I don’t think so. I’ve been spending a lot of time with ophthalmologists, due to upcoming eye surgery. Yesterday the techs varied the projected charts between eyes, as they’ve done every time. Sometimes even on the same eye, when they want me to try again on a particular line/size. I guess it’s office-specific, but mine seem keen to avoid any memorization.
A friend had enough speeding tickets to warrant a retake of his driver’s test. He’d always had an “L” on his license (corrective lenses required). He wore glasses, but occasionally drove without and worried about being caught.
Prior to his re-test he got fitted with contacts. He didn’t like wearing them, but he could tolerate them for a few hours. He told the examiner he’d had corneal surgery and had 20-20 vision. He was tested and passed, no more “L”.
Maybe it’s a case that the opthamologist would rather have an “A to A” comparison of both eyes using the same eye chart, because the possibility of the test being skewed by memory of the letters is not as strong as the possibility of the test being skewed by using different charts.
Same here. The initial eye chart has always been just one part of the testing and I figure whatever discrepancy might show up there comes out when doing the other parts (A or B? A or B?).
The only place it really matters how many rows you can read is at the division of motor vehicles.
I often say stuff like, “that looks like an ‘h’, but it’s fuzzy”, and the key part of the test is “which looks better, a or b?”
fwiw, my childhood optician said that smarter people can read further down the eyechart with the same vision – there’s a lot of post processing in vision. But again, it’s really not about how far down you can read, it’s about finding the best correction and making sure it’s good enough.
First, there is no benefit for cheating on eye exams. If I have trouble seeing as clear with one eye over the other, I’m going to mention that to my doctor.

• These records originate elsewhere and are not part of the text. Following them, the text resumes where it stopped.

<file path="src/rtl/linear_interp.sv">
// Sequential fixed-point linear interpolator: y = y0 + (y1-y0)*(x-x0)/(x1-x0),
// signed setup, multi-cycle restoring divide, saturation to the unsigned output range.
module linear_interp #(
  parameter int unsigned DATA_WIDTH = 16
) (
  input  logic                  clk,
  input  logic                  rst,
  input  logic                  in_valid,
  output logic                  in_ready,
  input  logic [DATA_WIDTH-1:0] x0,
  input  logic [DATA_WIDTH-1:0] y0,
  input  logic [DATA_WIDTH-1:0] x1,
  input  logic [DATA_WIDTH-1:0] y1,
  input  logic [DATA_WIDTH-1:0] x,
  output logic                  out_valid,
  input  logic                  out_ready,
  output logic [DATA_WIDTH-1:0] y,
  output logic                  zero_div
);
  localparam int unsigned W  = DATA_WIDTH;
  localparam int unsigned QW = 2 * W + 2;
  localparam int unsigned CW = $clog2(QW);

  typedef enum logic [2:0] {IDLE, SETUP, DIVIDE, FINISH, DONE} state_t;

  state_t          state_q, state_d;
  logic [W-1:0]    x0_q, y0_q, x1_q, y1_q, x_q;
  logic [W-1:0]    x0_d, y0_d, x1_d, y1_d, x_d;
  logic [QW-1:0]   num_q, num_d;
  logic [W:0]      rem_q, rem_d;
  logic [W:0]      den_q, den_d;
  logic [CW-1:0]   cnt_q, cnt_d;
  logic            neg_q, neg_d;
  logic            zd_q, zd_d;
  logic [W-1:0]    y_q, y_d;
  logic            zero_div_q, zero_div_d;

  logic signed [W:0]    dy, dx, dxx;
  logic signed [QW-1:0] p;
  logic [QW-1:0]        p_mag;
  logic [W:0]           dx_mag;
  logic [W+1:0]         rem_sh;
  logic signed [QW:0]   q_s;
  logic [QW+1:0]        r;

  always_comb begin
    state_d    = state_q;
    x0_d       = x0_q;
    y0_d       = y0_q;
    x1_d       = x1_q;
    y1_d       = y1_q;
    x_d        = x_q;
    num_d      = num_q;
    rem_d      = rem_q;
    den_d      = den_q;
    cnt_d      = cnt_q;
    neg_d      = neg_q;
    zd_d       = zd_q;
    y_d        = y_q;
    zero_div_d = zero_div_q;

    dy     = $signed({1'b0, y1_q}) - $signed({1'b0, y0_q});
    dx     = $signed({1'b0, x1_q}) - $signed({1'b0, x0_q});
    dxx    = $signed({1'b0, x_q})  - $signed({1'b0, x0_q});
    p      = QW'(dy) * QW'(dxx);
    p_mag  = p[QW-1] ? -p : p;
    dx_mag = dx[W] ? -dx : dx;
    rem_sh = {rem_q, num_q[QW-1]};
    q_s    = neg_q ? -$signed({1'b0, num_q}) : $signed({1'b0, num_q});
    r      = {{(W + 4){1'b0}}, y0_q} + {q_s[QW], q_s};

    unique case (state_q)
      IDLE: begin
        if (in_valid) begin
          x0_d    = x0;
          y0_d    = y0;
          x1_d    = x1;
          y1_d    = y1;
          x_d     = x;
          state_d = SETUP;
        end
      end
      SETUP: begin
        neg_d = p[QW-1] ^ dx[W];
        den_d = dx_mag;
        rem_d = '0;
        cnt_d = '0;
        if (dx == '0) begin
          num_d   = '0;
          zd_d    = 1'b1;
          state_d = FINISH;
        end else begin
          num_d   = p_mag;
          zd_d    = 1'b0;
          state_d = DIVIDE;
        end
      end
      DIVIDE: begin
        // num_q shifts the dividend out at the top and the quotient in at the bottom
        if (rem_sh >= {1'b0, den_q}) begin
          rem_d = W'(rem_sh - {1'b0, den_q});
          num_d = {num_q[QW-2:0], 1'b1};
        end else begin
          rem_d = rem_sh[W:0];
          num_d = {num_q[QW-2:0], 1'b0};
        end
        cnt_d = cnt_q + CW'(1);
        if (cnt_q == CW'(QW - 1)) state_d = FINISH;
      end
      FINISH: begin
        if (r[QW+1])      y_d = '0;
        else if (|r[QW:W]) y_d = '1;
        else              y_d = r[W-1:0];
        zero_div_d = zd_q;
        state_d    = DONE;
      end
      DONE: begin
        if (out_ready) state_d = IDLE;
      end
      default: state_d = IDLE;
    endcase
  end

  always_ff @(posedge clk) begin
    if (rst) begin
      state_q    <= IDLE;
      x0_q       <= '0;
      y0_q       <= '0;
      x1_q       <= '0;
      y1_q       <= '0;
      x_q        <= '0;
      num_q      <= '0;
      rem_q      <= '0;
      den_q      <= '0;
      cnt_q      <= '0;
      neg_q      <= 1'b0;
      zd_q       <= 1'b0;
      y_q        <= '0;
      zero_div_q <= 1'b0;
    end else begin
      state_q    <= state_d;
      x0_q       <= x0_d;
      y0_q       <= y0_d;
      x1_q       <= x1_d;
      y1_q       <= y1_d;
      x_q        <= x_d;
      num_q      <= num_d;
      rem_q      <= rem_d;
      den_q      <= den_d;
      cnt_q      <= cnt_d;
      neg_q      <= neg_d;
      zd_q       <= zd_d;
      y_q        <= y_d;
      zero_div_q <= zero_div_d;
    end
  end

  assign in_ready  = (state_q == IDLE);
  assign out_valid = (state_q == DONE);
  assign y         = y_q;
  assign zero_div  = zero_div_q;
endmodule

</file>
<file path="config.mk">
export PLATFORM = sky130hd
export DESIGN_NAME = linear_interp
export DESIGN_NICKNAME = d
export VERILOG_FILES = /design/src/rtl/linear_interp.sv
export SDC_FILE = /design/constraint.sdc
export NUM_CORES = 1
export LEC_CHECK = 0
export ABC_AREA = 1
export BUFFER_PORTS_ARGS = -buffer_cell sky130_fd_sc_hd__clkbuf_2
export CORE_MARGIN = 2
export CORE_UTILIZATION = 42
export DETAILED_ROUTE_END_ITERATION = 8
export GPL_ROUTABILITY_DRIVEN = 0
export SYNTH_ARGS = -nofsm -noshare
export SYNTH_HDL_FRONTEND = slang
export SYNTH_SLANG_ARGS = --single-unit
</file>
<file path="constraint.sdc">
create_clock -name clk -period 9.1 [get_ports clk]
set_input_delay 1.365 -clock clk [delete_from_list [all_inputs] [get_ports clk]]
set_output_delay 1.365 -clock clk [all_outputs]
set_load 0.05 [all_outputs]
</file>
# Word-level counts from Yosys, hierarchy flattened
# Index checks and enable logic that the tools add are counted.
[classes] add_sub_neg=9 n_mul=1 n_lt_le_gt_ge=1 n_eq_ne=8 mux=17 bitwise_logic=1 n_reduce_logical=6
[op_table] operator="2-to-1 mux 34 bit" n=2
[op_table] operator="one-hot mux 34 bit (2 select lines)" n=1
[op_table] operator="subtractor 16 x 16 -> 17 bit" n=3
[op_table] operator="adder 17 x 35 -> 36 bit" n=1
[op_table] operator="2-to-1 mux 35 bit" n=1
[op_table] operator="negation 34 -> 35 bit" n=1
[op_table] operator="multiplier 17 x 17 -> 34 bit" n=1
[op_table] operator="2-to-1 mux 17 bit" n=2
[op_table] operator="negation 34 bit" n=1
[op_table] operator="one-hot mux 17 bit (2 select lines)" n=1
[op_table] operator="2-to-1 mux 16 bit" n=2
[op_table] operator="OR reduction 19 bit" n=1
[op_table] operator="greater-or-equal comparator 18 x 17 -> 1 bit" n=1
[op_table] operator="logical NOT 17 bit" n=1
[op_table] operator="negation 17 bit" n=1
[op_table] operator="subtractor 16 bit" n=1
[op_table] operator="one-hot mux 3 bit (5 select lines)" n=1
[op_table] operator="one-hot mux 6 bit (2 select lines)" n=1
[op_table] operator="2-to-1 mux 3 bit" n=3
[op_table] operator="adder 6 x 1 -> 6 bit, second input constant" n=1
[op_table] operator="== test 3 x 2 -> 1 bit, second input constant" n=2
[op_table] operator="== test 6 bit, second input constant" n=1
[op_table] operator="!= test 2 bit, second input constant" n=2
[op_table] operator="== test 3 x 1 -> 1 bit, second input constant" n=1
[op_table] operator="other kinds (8)" n=10
[word_totals] reg_bits=176 inputBits=84 wordCells=57

# Longest topological paths before layout
# Gate-level depths: netlist of run 1.
[depth] ltp_word=6 mapped_depth=52 mapped_depth_nobuf=52

# Least setup slack after synthesis of run 1
# Ideal clock, no wire load.
[synth_path] path_type="reg2reg" startpoint="register x0_q[0]" endpoint="register num_q[26]" t_arrival_ns=7.871 setup_slack_ns=1.158 path_stages_with_launch=41 n_path_buf=2 period_less_slack_ns=7.942 path_cell_list="dfxtp_1 -> ha_1 -> fa_1 -> o21ai_1 -> nand2_1 -> nand3_1 -> a21oi_1 -> o21ai_1 -> a21oi_1 -> o21ai_1 -> a21oi_1 -> o21bai_2 -> xor2_1 -> buf_2 -> nor2_1 -> fa_1 -> inv_1 -> fa_1 -> [... 5 more ...] -> fa_1 -> inv_1 -> ha_1 -> nand2_1 -> o21ai_0 -> o21bai_1 -> a21oi_1 -> nand2_1 -> nand2_1 -> nand2_1 -> or2_2 -> nand2_2 -> inv_1 -> buf_2 -> nand2_1 -> xor2_1 -> nand2_1 -> a21oi_1"
[synth_via] elab_chain_len=6 elab_cells_between_ends=8
[synth_lines] element="from (decl)" line="27" rtl="logic [W-1:0] x0_q, y0_q, x1_q, y1_q, x_q;"
[synth_lines] element="from (signal assigned)" line="127" rtl="x0_q <= '0;"
[synth_lines] element="from (signal assigned)" line="142" rtl="x0_q <= x0_d;"
[synth_lines] element="subtractor 16 x 16 -> 17 bit" line="64" rtl="dxx = $signed({1'b0, x_q}) - $signed({1'b0, x0_q});"
[synth_lines] element="multiplier 17 x 17 -> 34 bit" line="65" rtl="p = QW'(dy) * QW'(dxx);"
[synth_lines] element="negation 34 bit" line="66" rtl="p_mag = p[QW-1] ? -p : p;"
[synth_lines] element="2-to-1 mux 34 bit" line="66"
[synth_lines] element="2-to-1 mux 34 bit *" line="88" rtl="if (dx == '0) begin"
[synth_lines] element="one-hot mux 34 bit (2 select lines) *" line="72" rtl="unique case (state_q)"
[synth_lines] element="to (signal assigned)" line="147" rtl="num_q <= num_d;"
[synth_lines] element="to (decl)" line="29" rtl="logic [QW-1:0] num_q, num_d;"
# Mark *: on every way between the ends. The rest lies on a longest branch, timed or not.
# A chain may end at the register's enable or synchronous reset.

# Worst setup path after layout of run 1
[layout_path] startpoint="register y0_q[0]" endpoint="register num_q[19]"
[layout_via] elab_chain_len=6
[layout_lines] element="from (decl)" line="27"
[layout_lines] element="from (signal assigned)" line="143" rtl="y0_q <= y0_d;"
[layout_lines] element="subtractor 16 x 16 -> 17 bit *" line="62" rtl="dy = $signed({1'b0, y1_q}) - $signed({1'b0, y0_q});"
[layout_lines] element="multiplier 17 x 17 -> 34 bit *" line="65"
[layout_lines] element="negation 34 bit" line="66"
[layout_lines] element="2-to-1 mux 34 bit *" line="66"
[layout_lines] element="2-to-1 mux 34 bit *" line="88"
[layout_lines] element="one-hot mux 34 bit (2 select lines) *" line="72"
# Marked as above.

Second, the reading of the rows isn’t about getting the precision of your prescription of your individual eyes. It’s an indicator of where the doctor should start when fine tuning between this power or this power. The doctors are practiced at getting to the correction you need for each eye.

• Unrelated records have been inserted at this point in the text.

[config.mk]
export PLATFORM = sky130hd
export DESIGN_NAME = opb_register_bank_simulink2ppc_flat
export DESIGN_NICKNAME = d
export VERILOG_FILES = /design/src/rtl/opb_register_bank_simulink2ppc_if.sv /design/src/rtl/opb_register_bank_simulink2ppc.sv /design/src/flat_wrapper.sv
export SDC_FILE = /design/constraint.sdc
export NUM_CORES = 1
export LEC_CHECK = 0
export BUFFER_PORTS_ARGS = -buffer_cell sky130_fd_sc_hd__buf_4
export CAP_MARGIN = 20
export CORE_MARGIN = 2
export CORE_UTILIZATION = 55
export CTS_BUF_LIST = sky130_fd_sc_hd__clkbuf_4 sky130_fd_sc_hd__clkbuf_8 sky130_fd_sc_hd__clkbuf_16
export CTS_CLUSTER_DIAMETER = 100
export DETAILED_ROUTE_END_ITERATION = 12
export PLACE_DENSITY_LB_ADDON = 0.08
export SETUP_SLACK_MARGIN = 0.1
export SYNTH_ARGS = -nofsm -noshare
export SYNTH_HDL_FRONTEND = slang
export SYNTH_SLANG_ARGS = --single-unit
[constraint.sdc]
create_clock -name OPB_Clk -period 2.7 [get_ports OPB_Clk]
set_clock_uncertainty 0.2 [all_clocks]
set_input_delay 0.27 -clock OPB_Clk [delete_from_list [all_inputs] [get_ports OPB_Clk]]
set_output_delay 0.27 -clock OPB_Clk [all_outputs]
set_load 0.02 [all_outputs]
[src/rtl/opb_register_bank_simulink2ppc_if.sv]
// OPB slave-side bus bundle for the Simulink-to-PPC register bank.
// Vectors use OPB big-endian numbering: index 0 is the MSB, so bit [DWIDTH-1]
// of a data word is its numeric LSB.
//   slave  : bus inputs (ABus, BE, DBus, RNW, select, seqAddr), Sl_* outputs
//   master : the mirror image, for the bus side / testbench
interface opb_register_bank_simulink2ppc_if #(
    parameter int unsigned AWIDTH = 32,
    parameter int unsigned DWIDTH = 32
);
    logic [0:AWIDTH-1]   OPB_ABus;
    logic [0:DWIDTH/8-1] OPB_BE;
    logic [0:DWIDTH-1]   OPB_DBus;
    logic                OPB_RNW;
    logic                OPB_select;
    logic                OPB_seqAddr;
    logic [0:DWIDTH-1]   Sl_DBus;
    logic                Sl_xferAck;
    logic                Sl_errAck;
    logic                Sl_retry;
    logic                Sl_toutSup;

    modport slave (
        input  OPB_ABus, OPB_BE, OPB_DBus, OPB_RNW, OPB_select, OPB_seqAddr,
        output Sl_DBus, Sl_xferAck, Sl_errAck, Sl_retry, Sl_toutSup
    );

    modport master (
        output OPB_ABus, OPB_BE, OPB_DBus, OPB_RNW, OPB_select, OPB_seqAddr,
        input  Sl_DBus, Sl_xferAck, Sl_errAck, Sl_retry, Sl_toutSup
    );
endinterface

[src/rtl/opb_register_bank_simulink2ppc.sv]
// Multi-channel read-only register bank on OPB with a control/status word.
// Words 0..C_NUM_CH-1 are channels (live sample or event counter, chosen per
// bit of C_CNT_MASK); word C_NUM_CH is CTRL: bit0 FREEZE (r/w), bit1 CLEAR
// (write-1 pulse). FREEZE 0->1 (or 1->1) snapshots all channels into a shadow
// bank that reads return while FREEZE is set.
// Ports:
//   OPB_Clk, OPB_Rst_n : clock, async active-low reset
//   opb                : OPB slave bundle (address/data/control in, Sl_* out)
//   user_data_in       : packed live values, channel i at [i*W +: W]
//   user_event         : per-channel count enable, one count per high cycle
module opb_register_bank_simulink2ppc #(
    parameter logic [31:0] C_BASEADDR   = 32'h01040400,
    parameter logic [31:0] C_HIGHADDR   = 32'h010404FF,
    parameter int unsigned C_OPB_AWIDTH = 32,
    parameter int unsigned C_OPB_DWIDTH = 32,
    parameter int unsigned C_NUM_CH     = 4,
    parameter int unsigned C_DATA_WIDTH = 32,
    parameter logic [31:0] C_CNT_MASK   = 32'h0,
    parameter bit          C_CNT_SAT    = 1'b1
) (
    input  logic                             OPB_Clk,
    input  logic                             OPB_Rst_n,
    opb_register_bank_simulink2ppc_if.slave  opb,
    input  logic [C_NUM_CH*C_DATA_WIDTH-1:0] user_data_in,
    input  logic [C_NUM_CH-1:0]              user_event
);
    localparam int unsigned AW  = C_OPB_AWIDTH;
    localparam int unsigned DW  = C_OPB_DWIDTH;
    localparam int unsigned BW  = DW / 8;
    localparam int unsigned W   = C_DATA_WIDTH;
    localparam int unsigned NCH = C_NUM_CH;
    localparam int unsigned IW  = AW - 2;
    localparam int unsigned CHW = (NCH > 1) ? $clog2(NCH) : 1;
    localparam logic [AW-1:0] BASE = AW'(C_BASEADDR);
    localparam logic [AW-1:0] HIGH = AW'(C_HIGHADDR);

    typedef enum logic {
        S_IDLE = 1'b0,
        S_ACK  = 1'b1
    } state_t;

    state_t          state_q, state_d;
    logic [AW-1:0]   addr_c, offset_c;
    logic [IW-1:0]   word_c;
    logic [CHW-1:0]  ch_sel_c;
    logic            hit_c, is_ch_c, is_ctrl_c, start_c;
    logic            wr_ctrl_c, capture_c, clear_c;
    logic [W-1:0]    chan_q   [NCH];
    logic [W-1:0]    shadow_q [NCH];
    logic            freeze_q;
    logic [DW-1:0]   rd_word_c, dbus_q;
    logic            unused_bits;

    // Address decode; big-endian bus vectors map positionally onto numeric values
    assign addr_c    = opb.OPB_ABus;
    assign offset_c  = addr_c - BASE;
    assign word_c    = offset_c[AW-1:2];
    assign ch_sel_c  = word_c[CHW-1:0];
    assign hit_c     = opb.OPB_select && (addr_c >= BASE) && (addr_c <= HIGH);
    assign is_ch_c   = word_c < IW'(NCH);
    assign is_ctrl_c = word_c == IW'(NCH);

    // Ack FSM next state; ACK always returns to IDLE so a held select acks every other cycle
    always_comb begin
        state_d = state_q;
        start_c = 1'b0;
        case (state_q)
            S_IDLE: begin
                if (hit_c) begin
                    state_d = S_ACK;
                    start_c = 1'b1;
                end
            end
            S_ACK: state_d = S_IDLE;
        endcase
    end

    // Read mux; channel data zero-extended to the bus width
    always_comb begin
        rd_word_c = '0;
        if (is_ch_c) begin
            rd_word_c = DW'(freeze_q ? shadow_q[ch_sel_c] : chan_q[ch_sel_c]);
        end else if (is_ctrl_c) begin
            rd_word_c = DW'(freeze_q);
        end
    end

    // CTRL write strobes; OPB_DBus[DW-1] is numeric bit 0 (FREEZE)
    assign wr_ctrl_c = start_c && !opb.OPB_RNW && is_ctrl_c && opb.OPB_BE[BW-1];
    assign capture_c = wr_ctrl_c && opb.OPB_DBus[DW-1];
    assign clear_c   = wr_ctrl_c && opb.OPB_DBus[DW-2];

    // Ack state, FREEZE bit and read data register (zero outside the ack cycle)
    always_ff @(posedge OPB_Clk or negedge OPB_Rst_n) begin
        if (!OPB_Rst_n) begin
            state_q  <= S_IDLE;
            freeze_q <= 1'b0;
            dbus_q   <= '0;
        end else begin
            state_q <= state_d;
            if (wr_ctrl_c) begin
                freeze_q <= opb.OPB_DBus[DW-1];
            end
            dbus_q <= (start_c && opb.OPB_RNW) ? rd_word_c : '0;
        end
    end

    // Channel registers and snapshot bank; clear beats a same-cycle event
    always_ff @(posedge OPB_Clk or negedge OPB_Rst_n) begin
        if (!OPB_Rst_n) begin
            for (int i = 0; i < NCH; i++) begin
                chan_q[i]   <= '0;
                shadow_q[i] <= '0;
            end
        end else begin
            for (int i = 0; i < NCH; i++) begin
                if (C_CNT_MASK[i]) begin
                    if (clear_c) begin
                        chan_q[i] <= '0;
                    end else if (user_event[i]) begin
                        if (!(&chan_q[i])) begin
                            chan_q[i] <= chan_q[i] + W'(1);
                        end else if (!C_CNT_SAT) begin
                            chan_q[i] <= '0;
                        end
                    end
                end else begin
                    chan_q[i] <= user_data_in[i*W +: W];
                end
                if (capture_c) begin
                    shadow_q[i] <= chan_q[i];
                end
            end
        end
    end

    assign opb.Sl_DBus    = dbus_q;
    assign opb.Sl_xferAck = (state_q == S_ACK);
    assign opb.Sl_errAck  = 1'b0;
    assign opb.Sl_retry   = 1'b0;
    assign opb.Sl_toutSup = 1'b0;

    assign unused_bits = ^{opb.OPB_seqAddr, offset_c[1:0], opb.OPB_BE, opb.OPB_DBus};
endmodule

[src/flat_wrapper.sv]
// flat-port wrapper written by rule: the top's interface ports become plain ports
module opb_register_bank_simulink2ppc_flat 
#(
    parameter logic [31:0] C_BASEADDR   = 32'h01040400,
    parameter logic [31:0] C_HIGHADDR   = 32'h010404FF,
    parameter int unsigned C_OPB_AWIDTH = 32,
    parameter int unsigned C_OPB_DWIDTH = 32,
    parameter int unsigned C_NUM_CH     = 4,
    parameter int unsigned C_DATA_WIDTH = 32,
    parameter logic [31:0] C_CNT_MASK   = 32'h0,
    parameter bit          C_CNT_SAT    = 1'b1
)
  (OPB_Clk, OPB_Rst_n, user_data_in, user_event, opb_OPB_ABus, opb_OPB_BE, opb_OPB_DBus, opb_OPB_RNW, opb_OPB_select, opb_OPB_seqAddr, opb_Sl_DBus, opb_Sl_xferAck, opb_Sl_errAck, opb_Sl_retry, opb_Sl_toutSup);
  opb_register_bank_simulink2ppc_if opb_i ();
  input  logic OPB_Clk;
  input  logic OPB_Rst_n;
  input  logic [C_NUM_CH*C_DATA_WIDTH-1:0] user_data_in;
  input  logic [C_NUM_CH-1:0] user_event;
  input wire logic [$bits(opb_i.OPB_ABus)-1:0] opb_OPB_ABus;
  input wire logic [$bits(opb_i.OPB_BE)-1:0] opb_OPB_BE;
  input wire logic [$bits(opb_i.OPB_DBus)-1:0] opb_OPB_DBus;
  input wire logic [$bits(opb_i.OPB_RNW)-1:0] opb_OPB_RNW;
  input wire logic [$bits(opb_i.OPB_select)-1:0] opb_OPB_select;
  input wire logic [$bits(opb_i.OPB_seqAddr)-1:0] opb_OPB_seqAddr;
  output wire logic [$bits(opb_i.Sl_DBus)-1:0] opb_Sl_DBus;
  output wire logic [$bits(opb_i.Sl_xferAck)-1:0] opb_Sl_xferAck;
  output wire logic [$bits(opb_i.Sl_errAck)-1:0] opb_Sl_errAck;
  output wire logic [$bits(opb_i.Sl_retry)-1:0] opb_Sl_retry;
  output wire logic [$bits(opb_i.Sl_toutSup)-1:0] opb_Sl_toutSup;
  assign opb_i.OPB_ABus = opb_OPB_ABus;
  assign opb_i.OPB_BE = opb_OPB_BE;
  assign opb_i.OPB_DBus = opb_OPB_DBus;
  assign opb_i.OPB_RNW = opb_OPB_RNW;
  assign opb_i.OPB_select = opb_OPB_select;
  assign opb_i.OPB_seqAddr = opb_OPB_seqAddr;
  assign opb_Sl_DBus = opb_i.Sl_DBus;
  assign opb_Sl_xferAck = opb_i.Sl_xferAck;
  assign opb_Sl_errAck = opb_i.Sl_errAck;
  assign opb_Sl_retry = opb_i.Sl_retry;
  assign opb_Sl_toutSup = opb_i.Sl_toutSup;
  opb_register_bank_simulink2ppc #(.C_BASEADDR(C_BASEADDR), .C_HIGHADDR(C_HIGHADDR), .C_OPB_AWIDTH(C_OPB_AWIDTH), .C_OPB_DWIDTH(C_OPB_DWIDTH), .C_NUM_CH(C_NUM_CH), .C_DATA_WIDTH(C_DATA_WIDTH), .C_CNT_MASK(C_CNT_MASK), .C_CNT_SAT(C_CNT_SAT)) u_core (.OPB_Clk(OPB_Clk), .OPB_Rst_n(OPB_Rst_n), .opb(opb_i), .user_data_in(user_data_in), .user_event(user_event));
endmodule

The letters and font selected are known as the optotype and designed to be equivalently discernible at the same size while inducing a sufficient number of confusions with similar letters at low acuity. A lot of these were paper charts with fixed values - the ETDRS chart which was originally created for diabetic retinopathy but now used for general acuity. Some electronic versions scramble the order, but then there does arise an issue of creating confounds where one line is easier to identify than another even though they’re the same size/visual angle.
They also don’t just shrink the line and then stop when you can’t read it and call it “good enough.” They can repeat with a previous line to verify, and also a standard eye exam includes other measures like axis angle for testing astigmatism, if your responses for similar stimuli are not systematically similar, this may be evidence of faking good or faking bad, or misunderstanding the task, and repeats may be needed.
At the DMV? Quite frankly they don’t care much to make it an issue, you can fake your way if you really want to.